== Task description ==
Write out, word for word, only the data from its first line to the line containing "Multi-Input combinational cell: 4438 / 19.11".

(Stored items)
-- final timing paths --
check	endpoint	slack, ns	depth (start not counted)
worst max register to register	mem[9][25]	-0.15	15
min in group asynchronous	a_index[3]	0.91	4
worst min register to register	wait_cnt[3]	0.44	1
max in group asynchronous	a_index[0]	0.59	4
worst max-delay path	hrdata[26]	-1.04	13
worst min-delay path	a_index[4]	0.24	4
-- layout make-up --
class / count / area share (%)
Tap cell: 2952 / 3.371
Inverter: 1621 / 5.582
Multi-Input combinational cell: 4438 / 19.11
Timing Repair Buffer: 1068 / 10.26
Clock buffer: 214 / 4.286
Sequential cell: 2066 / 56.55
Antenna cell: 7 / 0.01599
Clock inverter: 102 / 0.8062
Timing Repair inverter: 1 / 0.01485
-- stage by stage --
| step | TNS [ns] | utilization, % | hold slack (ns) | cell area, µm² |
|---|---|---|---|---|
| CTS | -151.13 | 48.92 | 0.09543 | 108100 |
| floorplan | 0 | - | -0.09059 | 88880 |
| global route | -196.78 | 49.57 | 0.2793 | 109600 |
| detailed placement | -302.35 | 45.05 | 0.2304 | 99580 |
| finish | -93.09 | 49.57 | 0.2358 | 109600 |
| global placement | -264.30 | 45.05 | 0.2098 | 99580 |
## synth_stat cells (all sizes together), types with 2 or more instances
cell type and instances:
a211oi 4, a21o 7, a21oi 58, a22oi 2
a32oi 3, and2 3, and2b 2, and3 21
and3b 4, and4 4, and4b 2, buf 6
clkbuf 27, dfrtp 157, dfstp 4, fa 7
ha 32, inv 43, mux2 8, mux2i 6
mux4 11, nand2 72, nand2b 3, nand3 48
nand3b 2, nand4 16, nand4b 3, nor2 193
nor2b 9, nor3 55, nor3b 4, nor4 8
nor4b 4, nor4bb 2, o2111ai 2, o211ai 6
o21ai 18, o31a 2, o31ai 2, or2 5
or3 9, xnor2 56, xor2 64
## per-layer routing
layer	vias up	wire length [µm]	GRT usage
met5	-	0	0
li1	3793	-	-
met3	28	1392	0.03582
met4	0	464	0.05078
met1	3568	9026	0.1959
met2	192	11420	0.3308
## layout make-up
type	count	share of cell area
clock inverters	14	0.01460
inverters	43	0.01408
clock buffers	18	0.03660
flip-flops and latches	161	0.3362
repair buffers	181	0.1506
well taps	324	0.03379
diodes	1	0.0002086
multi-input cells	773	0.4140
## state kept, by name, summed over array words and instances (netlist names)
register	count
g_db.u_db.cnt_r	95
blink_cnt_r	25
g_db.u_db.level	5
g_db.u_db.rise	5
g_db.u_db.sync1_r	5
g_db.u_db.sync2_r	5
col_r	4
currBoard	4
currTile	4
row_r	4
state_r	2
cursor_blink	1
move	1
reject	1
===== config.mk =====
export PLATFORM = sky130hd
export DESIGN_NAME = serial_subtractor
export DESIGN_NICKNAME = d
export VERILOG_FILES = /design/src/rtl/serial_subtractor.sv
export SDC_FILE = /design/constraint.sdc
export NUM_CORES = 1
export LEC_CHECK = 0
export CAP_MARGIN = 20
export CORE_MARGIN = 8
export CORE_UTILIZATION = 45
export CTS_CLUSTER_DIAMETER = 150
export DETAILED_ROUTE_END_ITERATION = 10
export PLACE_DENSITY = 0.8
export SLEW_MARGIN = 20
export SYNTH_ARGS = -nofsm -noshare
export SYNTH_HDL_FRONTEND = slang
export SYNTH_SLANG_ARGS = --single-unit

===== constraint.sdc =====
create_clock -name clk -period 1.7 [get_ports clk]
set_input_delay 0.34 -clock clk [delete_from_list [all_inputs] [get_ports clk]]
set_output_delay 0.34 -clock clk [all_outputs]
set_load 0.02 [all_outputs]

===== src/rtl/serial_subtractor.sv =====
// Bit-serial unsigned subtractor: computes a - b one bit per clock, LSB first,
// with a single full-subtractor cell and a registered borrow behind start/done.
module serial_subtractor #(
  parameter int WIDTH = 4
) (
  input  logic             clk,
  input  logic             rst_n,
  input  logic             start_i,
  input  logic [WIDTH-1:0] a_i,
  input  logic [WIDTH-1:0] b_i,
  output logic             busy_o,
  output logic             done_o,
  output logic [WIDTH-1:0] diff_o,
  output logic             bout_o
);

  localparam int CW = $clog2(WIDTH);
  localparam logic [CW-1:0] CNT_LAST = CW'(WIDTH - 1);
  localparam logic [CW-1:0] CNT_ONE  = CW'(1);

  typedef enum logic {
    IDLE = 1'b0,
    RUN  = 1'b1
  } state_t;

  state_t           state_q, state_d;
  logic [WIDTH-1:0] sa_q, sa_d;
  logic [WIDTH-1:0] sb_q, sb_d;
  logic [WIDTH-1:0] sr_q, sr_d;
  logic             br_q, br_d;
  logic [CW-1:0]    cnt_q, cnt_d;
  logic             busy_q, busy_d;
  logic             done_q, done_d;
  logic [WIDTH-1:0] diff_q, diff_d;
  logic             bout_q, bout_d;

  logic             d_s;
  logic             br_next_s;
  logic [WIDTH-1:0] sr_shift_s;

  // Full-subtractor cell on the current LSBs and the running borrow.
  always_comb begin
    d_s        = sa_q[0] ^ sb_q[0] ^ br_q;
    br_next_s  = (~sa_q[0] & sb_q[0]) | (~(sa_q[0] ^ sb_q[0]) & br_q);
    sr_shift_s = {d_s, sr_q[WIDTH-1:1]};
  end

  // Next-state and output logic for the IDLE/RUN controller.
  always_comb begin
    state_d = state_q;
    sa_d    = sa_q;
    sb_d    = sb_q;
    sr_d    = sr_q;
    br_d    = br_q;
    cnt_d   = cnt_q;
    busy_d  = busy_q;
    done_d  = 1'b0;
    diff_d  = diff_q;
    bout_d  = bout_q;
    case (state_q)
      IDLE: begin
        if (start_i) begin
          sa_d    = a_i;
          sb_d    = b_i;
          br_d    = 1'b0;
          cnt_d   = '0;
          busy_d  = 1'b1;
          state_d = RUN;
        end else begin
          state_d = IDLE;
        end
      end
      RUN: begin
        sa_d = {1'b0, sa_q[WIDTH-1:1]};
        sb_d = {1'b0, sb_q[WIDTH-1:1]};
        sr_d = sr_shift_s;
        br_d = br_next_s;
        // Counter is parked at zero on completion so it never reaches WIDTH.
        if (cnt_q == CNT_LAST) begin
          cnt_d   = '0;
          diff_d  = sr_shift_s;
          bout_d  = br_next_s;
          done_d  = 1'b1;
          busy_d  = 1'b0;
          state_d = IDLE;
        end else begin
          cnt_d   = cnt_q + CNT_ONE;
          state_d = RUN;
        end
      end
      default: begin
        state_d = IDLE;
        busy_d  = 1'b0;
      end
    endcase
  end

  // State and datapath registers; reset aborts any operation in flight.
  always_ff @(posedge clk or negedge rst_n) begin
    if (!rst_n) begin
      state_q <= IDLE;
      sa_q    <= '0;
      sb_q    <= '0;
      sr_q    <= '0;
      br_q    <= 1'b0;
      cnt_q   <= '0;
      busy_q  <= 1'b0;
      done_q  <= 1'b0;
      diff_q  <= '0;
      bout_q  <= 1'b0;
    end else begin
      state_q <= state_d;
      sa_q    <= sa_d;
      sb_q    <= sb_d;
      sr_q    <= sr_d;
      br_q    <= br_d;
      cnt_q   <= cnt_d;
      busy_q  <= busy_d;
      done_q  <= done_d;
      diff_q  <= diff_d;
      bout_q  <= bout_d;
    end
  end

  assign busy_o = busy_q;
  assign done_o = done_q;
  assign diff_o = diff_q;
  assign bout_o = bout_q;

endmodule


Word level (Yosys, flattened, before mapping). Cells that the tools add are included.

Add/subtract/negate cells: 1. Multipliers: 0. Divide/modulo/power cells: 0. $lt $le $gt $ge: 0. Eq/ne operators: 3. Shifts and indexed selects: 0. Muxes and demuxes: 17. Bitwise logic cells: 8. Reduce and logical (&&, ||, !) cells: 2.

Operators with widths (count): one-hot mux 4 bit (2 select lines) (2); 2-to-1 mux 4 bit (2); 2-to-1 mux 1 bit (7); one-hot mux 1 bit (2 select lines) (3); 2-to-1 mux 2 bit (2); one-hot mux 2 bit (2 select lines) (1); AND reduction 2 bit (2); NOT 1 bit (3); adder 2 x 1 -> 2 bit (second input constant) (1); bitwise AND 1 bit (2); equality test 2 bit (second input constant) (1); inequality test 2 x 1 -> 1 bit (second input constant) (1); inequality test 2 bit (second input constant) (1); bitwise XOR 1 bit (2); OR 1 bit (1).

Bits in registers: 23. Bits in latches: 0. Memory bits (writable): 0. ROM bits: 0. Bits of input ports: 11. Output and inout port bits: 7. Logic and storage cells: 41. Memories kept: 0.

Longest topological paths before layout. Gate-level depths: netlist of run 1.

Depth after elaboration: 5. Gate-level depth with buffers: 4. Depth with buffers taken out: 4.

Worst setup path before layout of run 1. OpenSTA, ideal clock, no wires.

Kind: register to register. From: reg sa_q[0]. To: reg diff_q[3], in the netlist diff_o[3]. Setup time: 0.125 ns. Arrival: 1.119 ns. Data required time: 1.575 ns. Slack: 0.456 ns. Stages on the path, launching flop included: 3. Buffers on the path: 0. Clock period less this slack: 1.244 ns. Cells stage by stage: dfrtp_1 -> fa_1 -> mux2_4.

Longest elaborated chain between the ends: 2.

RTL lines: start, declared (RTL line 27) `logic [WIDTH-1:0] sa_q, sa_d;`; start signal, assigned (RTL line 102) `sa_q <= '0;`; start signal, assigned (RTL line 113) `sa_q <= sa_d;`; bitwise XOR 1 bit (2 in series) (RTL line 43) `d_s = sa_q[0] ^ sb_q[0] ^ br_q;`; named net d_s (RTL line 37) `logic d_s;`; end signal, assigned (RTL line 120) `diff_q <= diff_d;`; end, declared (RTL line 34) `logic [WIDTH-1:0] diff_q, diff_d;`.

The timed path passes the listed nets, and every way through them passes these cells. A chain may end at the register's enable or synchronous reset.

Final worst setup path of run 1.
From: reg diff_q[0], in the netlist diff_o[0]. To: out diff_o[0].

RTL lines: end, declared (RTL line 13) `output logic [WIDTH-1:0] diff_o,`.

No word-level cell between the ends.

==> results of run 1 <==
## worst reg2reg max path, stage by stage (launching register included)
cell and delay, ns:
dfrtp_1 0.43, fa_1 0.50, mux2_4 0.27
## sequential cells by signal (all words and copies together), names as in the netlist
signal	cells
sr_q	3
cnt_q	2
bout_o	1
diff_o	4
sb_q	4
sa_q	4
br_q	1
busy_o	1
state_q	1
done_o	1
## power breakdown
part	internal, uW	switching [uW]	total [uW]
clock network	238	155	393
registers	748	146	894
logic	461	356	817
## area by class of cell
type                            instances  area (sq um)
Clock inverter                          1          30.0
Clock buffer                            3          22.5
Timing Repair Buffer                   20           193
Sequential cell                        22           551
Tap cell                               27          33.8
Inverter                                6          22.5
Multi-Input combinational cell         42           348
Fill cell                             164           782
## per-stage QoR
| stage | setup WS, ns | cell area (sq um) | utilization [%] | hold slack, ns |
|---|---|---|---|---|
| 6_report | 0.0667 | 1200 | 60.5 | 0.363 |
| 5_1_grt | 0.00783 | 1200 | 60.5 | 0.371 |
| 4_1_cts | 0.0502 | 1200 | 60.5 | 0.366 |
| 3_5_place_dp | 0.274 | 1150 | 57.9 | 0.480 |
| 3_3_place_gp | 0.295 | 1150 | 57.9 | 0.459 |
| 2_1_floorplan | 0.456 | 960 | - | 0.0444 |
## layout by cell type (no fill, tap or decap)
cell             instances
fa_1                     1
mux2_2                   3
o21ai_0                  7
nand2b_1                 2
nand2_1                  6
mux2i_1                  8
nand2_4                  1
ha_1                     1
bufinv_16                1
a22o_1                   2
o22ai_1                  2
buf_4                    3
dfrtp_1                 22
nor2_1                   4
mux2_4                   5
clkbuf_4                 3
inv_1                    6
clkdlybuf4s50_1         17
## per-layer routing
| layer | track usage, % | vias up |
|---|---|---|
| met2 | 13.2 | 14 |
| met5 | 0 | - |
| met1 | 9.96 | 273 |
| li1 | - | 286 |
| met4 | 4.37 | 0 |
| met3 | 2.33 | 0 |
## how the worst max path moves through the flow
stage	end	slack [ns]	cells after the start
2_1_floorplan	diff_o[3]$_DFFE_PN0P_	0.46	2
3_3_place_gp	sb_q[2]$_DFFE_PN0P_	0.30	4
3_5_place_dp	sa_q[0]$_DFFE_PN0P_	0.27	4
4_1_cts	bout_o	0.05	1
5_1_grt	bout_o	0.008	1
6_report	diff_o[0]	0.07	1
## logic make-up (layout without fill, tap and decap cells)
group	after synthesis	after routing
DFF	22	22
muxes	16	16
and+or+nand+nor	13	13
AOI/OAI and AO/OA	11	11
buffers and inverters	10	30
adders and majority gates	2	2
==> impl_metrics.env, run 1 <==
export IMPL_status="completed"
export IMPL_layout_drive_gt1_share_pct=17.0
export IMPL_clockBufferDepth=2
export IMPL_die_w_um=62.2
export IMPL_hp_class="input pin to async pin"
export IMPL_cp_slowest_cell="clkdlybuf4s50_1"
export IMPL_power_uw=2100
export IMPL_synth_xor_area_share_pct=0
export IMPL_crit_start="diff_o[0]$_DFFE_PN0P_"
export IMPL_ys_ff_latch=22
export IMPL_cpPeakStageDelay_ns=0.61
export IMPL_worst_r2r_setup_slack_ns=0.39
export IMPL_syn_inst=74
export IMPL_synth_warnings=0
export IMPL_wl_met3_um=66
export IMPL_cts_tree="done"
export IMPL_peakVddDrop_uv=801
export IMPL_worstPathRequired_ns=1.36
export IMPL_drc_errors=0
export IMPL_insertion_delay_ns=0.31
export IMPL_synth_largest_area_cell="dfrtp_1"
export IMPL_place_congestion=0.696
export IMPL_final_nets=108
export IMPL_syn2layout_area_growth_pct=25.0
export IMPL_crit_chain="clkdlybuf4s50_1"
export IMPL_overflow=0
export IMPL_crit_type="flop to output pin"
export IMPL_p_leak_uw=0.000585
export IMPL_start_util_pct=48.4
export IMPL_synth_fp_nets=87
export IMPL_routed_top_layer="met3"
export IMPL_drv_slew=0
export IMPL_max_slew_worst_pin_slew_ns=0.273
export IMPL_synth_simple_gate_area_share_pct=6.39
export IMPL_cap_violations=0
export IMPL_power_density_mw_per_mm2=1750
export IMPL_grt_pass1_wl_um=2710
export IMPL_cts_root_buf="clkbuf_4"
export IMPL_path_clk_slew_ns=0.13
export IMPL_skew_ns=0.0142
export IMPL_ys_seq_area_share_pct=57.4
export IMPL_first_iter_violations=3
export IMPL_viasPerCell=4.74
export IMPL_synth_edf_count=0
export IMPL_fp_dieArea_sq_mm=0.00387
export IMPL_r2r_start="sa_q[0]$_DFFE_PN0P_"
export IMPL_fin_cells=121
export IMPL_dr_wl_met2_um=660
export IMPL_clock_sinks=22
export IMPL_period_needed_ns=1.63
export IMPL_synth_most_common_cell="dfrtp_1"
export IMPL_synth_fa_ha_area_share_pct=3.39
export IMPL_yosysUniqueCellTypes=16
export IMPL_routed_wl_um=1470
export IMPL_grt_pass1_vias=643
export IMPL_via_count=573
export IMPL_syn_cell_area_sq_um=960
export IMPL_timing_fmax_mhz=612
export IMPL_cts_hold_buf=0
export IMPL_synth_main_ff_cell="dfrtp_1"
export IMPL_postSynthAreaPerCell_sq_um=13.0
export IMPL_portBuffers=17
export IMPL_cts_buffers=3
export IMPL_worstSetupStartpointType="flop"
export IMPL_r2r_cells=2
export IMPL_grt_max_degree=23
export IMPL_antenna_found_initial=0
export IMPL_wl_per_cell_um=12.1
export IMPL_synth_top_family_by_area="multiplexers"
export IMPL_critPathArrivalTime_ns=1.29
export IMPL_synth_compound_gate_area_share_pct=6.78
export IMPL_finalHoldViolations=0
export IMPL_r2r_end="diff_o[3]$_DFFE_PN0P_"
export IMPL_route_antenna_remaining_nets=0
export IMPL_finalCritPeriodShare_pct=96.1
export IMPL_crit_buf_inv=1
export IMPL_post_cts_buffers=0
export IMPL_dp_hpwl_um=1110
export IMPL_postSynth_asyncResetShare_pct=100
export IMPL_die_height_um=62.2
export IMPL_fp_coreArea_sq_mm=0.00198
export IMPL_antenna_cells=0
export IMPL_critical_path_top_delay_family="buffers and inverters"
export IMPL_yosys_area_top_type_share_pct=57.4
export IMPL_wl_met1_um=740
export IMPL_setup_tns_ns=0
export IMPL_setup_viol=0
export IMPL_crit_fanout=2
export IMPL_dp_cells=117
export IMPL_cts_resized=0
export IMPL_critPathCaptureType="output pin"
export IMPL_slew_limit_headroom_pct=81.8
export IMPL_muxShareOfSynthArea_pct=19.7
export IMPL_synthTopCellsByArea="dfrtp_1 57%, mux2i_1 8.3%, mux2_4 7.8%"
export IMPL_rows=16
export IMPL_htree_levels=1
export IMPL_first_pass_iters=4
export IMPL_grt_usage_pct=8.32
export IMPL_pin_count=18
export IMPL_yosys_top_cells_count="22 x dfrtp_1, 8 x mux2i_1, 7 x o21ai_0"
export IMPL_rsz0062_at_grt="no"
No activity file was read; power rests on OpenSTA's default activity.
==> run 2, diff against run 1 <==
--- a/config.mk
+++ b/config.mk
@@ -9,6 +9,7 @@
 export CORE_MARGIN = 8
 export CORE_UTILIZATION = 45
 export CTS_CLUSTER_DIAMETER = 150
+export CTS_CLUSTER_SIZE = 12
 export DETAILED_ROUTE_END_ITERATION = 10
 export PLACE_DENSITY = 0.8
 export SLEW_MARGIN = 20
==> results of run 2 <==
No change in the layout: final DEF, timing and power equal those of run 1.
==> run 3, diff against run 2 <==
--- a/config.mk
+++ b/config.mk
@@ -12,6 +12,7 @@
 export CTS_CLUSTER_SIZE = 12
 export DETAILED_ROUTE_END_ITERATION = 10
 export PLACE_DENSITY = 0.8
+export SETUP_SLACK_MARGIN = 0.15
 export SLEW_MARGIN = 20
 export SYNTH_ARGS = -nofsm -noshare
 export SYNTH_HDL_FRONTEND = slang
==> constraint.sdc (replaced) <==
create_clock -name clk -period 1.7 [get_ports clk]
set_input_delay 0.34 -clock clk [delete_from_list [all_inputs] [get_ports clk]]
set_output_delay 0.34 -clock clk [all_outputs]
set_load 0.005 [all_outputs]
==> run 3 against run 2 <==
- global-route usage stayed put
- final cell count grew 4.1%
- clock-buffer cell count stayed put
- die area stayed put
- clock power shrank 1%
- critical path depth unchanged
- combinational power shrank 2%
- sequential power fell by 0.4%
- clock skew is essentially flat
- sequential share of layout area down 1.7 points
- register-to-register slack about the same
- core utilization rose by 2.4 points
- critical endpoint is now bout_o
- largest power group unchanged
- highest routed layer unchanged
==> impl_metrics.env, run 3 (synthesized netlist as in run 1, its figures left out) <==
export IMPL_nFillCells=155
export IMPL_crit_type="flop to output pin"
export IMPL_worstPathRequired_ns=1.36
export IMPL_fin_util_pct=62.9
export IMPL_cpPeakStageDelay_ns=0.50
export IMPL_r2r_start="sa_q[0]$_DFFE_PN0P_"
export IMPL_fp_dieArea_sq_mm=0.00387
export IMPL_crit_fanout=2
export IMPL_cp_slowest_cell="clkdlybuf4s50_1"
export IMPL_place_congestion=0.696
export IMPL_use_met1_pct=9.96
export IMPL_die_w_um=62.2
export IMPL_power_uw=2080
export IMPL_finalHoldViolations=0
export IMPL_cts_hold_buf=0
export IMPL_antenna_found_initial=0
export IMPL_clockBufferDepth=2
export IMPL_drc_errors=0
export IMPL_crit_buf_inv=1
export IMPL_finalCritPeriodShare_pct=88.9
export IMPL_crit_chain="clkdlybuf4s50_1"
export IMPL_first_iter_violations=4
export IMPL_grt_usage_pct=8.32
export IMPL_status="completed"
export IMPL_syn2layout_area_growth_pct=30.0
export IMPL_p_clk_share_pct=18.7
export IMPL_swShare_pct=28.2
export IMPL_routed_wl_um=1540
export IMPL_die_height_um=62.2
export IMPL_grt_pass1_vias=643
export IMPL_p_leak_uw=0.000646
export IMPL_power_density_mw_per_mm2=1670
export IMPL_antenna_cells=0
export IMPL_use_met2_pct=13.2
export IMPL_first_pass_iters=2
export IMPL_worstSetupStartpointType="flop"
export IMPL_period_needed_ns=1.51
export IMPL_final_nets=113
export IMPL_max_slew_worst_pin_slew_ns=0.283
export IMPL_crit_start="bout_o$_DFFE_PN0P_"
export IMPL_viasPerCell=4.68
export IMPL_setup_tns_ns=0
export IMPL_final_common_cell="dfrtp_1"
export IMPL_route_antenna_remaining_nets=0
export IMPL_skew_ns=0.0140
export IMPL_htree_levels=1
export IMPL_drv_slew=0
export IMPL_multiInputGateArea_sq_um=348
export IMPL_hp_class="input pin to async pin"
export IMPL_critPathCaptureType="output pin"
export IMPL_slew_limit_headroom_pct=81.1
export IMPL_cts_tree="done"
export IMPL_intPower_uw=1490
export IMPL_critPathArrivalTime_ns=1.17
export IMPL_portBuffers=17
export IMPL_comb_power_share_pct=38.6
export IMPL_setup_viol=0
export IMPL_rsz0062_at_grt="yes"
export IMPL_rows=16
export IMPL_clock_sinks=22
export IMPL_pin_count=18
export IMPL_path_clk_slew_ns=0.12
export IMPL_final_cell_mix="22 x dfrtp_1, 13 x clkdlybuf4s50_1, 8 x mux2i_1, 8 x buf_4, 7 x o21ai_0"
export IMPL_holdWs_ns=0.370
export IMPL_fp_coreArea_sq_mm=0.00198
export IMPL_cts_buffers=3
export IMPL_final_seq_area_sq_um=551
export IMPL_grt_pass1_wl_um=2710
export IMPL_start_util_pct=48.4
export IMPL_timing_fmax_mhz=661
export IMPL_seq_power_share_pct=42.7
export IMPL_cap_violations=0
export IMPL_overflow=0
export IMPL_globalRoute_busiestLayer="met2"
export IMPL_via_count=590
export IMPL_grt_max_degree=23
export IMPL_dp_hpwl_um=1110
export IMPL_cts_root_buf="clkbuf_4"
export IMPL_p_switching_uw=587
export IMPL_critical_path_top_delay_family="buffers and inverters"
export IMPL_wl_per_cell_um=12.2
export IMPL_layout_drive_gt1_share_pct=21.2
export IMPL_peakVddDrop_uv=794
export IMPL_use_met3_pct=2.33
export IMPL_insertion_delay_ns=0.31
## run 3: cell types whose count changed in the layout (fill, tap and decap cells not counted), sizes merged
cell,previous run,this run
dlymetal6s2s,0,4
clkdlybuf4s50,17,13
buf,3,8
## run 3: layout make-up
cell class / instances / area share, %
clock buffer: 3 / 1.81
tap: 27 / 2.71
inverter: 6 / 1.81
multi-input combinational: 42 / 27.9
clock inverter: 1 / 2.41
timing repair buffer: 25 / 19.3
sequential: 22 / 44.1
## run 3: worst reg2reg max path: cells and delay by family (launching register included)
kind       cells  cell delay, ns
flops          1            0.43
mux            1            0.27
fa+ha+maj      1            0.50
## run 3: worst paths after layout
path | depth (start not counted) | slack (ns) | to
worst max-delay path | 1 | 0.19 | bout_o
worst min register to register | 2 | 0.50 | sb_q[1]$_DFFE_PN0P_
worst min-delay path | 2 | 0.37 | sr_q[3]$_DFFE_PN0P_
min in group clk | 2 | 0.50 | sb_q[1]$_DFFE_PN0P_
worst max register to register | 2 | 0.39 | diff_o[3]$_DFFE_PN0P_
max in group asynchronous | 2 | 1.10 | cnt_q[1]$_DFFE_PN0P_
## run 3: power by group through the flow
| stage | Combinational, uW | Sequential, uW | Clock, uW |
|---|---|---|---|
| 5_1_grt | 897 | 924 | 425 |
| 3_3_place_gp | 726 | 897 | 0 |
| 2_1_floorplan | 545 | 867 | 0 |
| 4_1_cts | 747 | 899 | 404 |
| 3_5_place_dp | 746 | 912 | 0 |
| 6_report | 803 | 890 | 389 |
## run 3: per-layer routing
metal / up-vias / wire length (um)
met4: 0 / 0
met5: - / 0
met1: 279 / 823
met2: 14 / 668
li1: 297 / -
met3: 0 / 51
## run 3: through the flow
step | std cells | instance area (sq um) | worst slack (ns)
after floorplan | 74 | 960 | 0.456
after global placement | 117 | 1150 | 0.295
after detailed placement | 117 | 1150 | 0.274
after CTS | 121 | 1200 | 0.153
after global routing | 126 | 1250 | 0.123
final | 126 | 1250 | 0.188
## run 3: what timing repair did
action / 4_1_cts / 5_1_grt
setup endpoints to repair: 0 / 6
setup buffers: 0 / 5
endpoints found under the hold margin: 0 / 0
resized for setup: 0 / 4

== Expected answer ==
-- final timing paths --
check	endpoint	slack, ns	depth (start not counted)
worst max register to register	mem[9][25]	-0.15	15
min in group asynchronous	a_index[3]	0.91	4
worst min register to register	wait_cnt[3]	0.44	1
max in group asynchronous	a_index[0]	0.59	4
worst max-delay path	hrdata[26]	-1.04	13
worst min-delay path	a_index[4]	0.24	4
-- layout make-up --
class / count / area share (%)
Tap cell: 2952 / 3.371
Inverter: 1621 / 5.582
Multi-Input combinational cell: 4438 / 19.11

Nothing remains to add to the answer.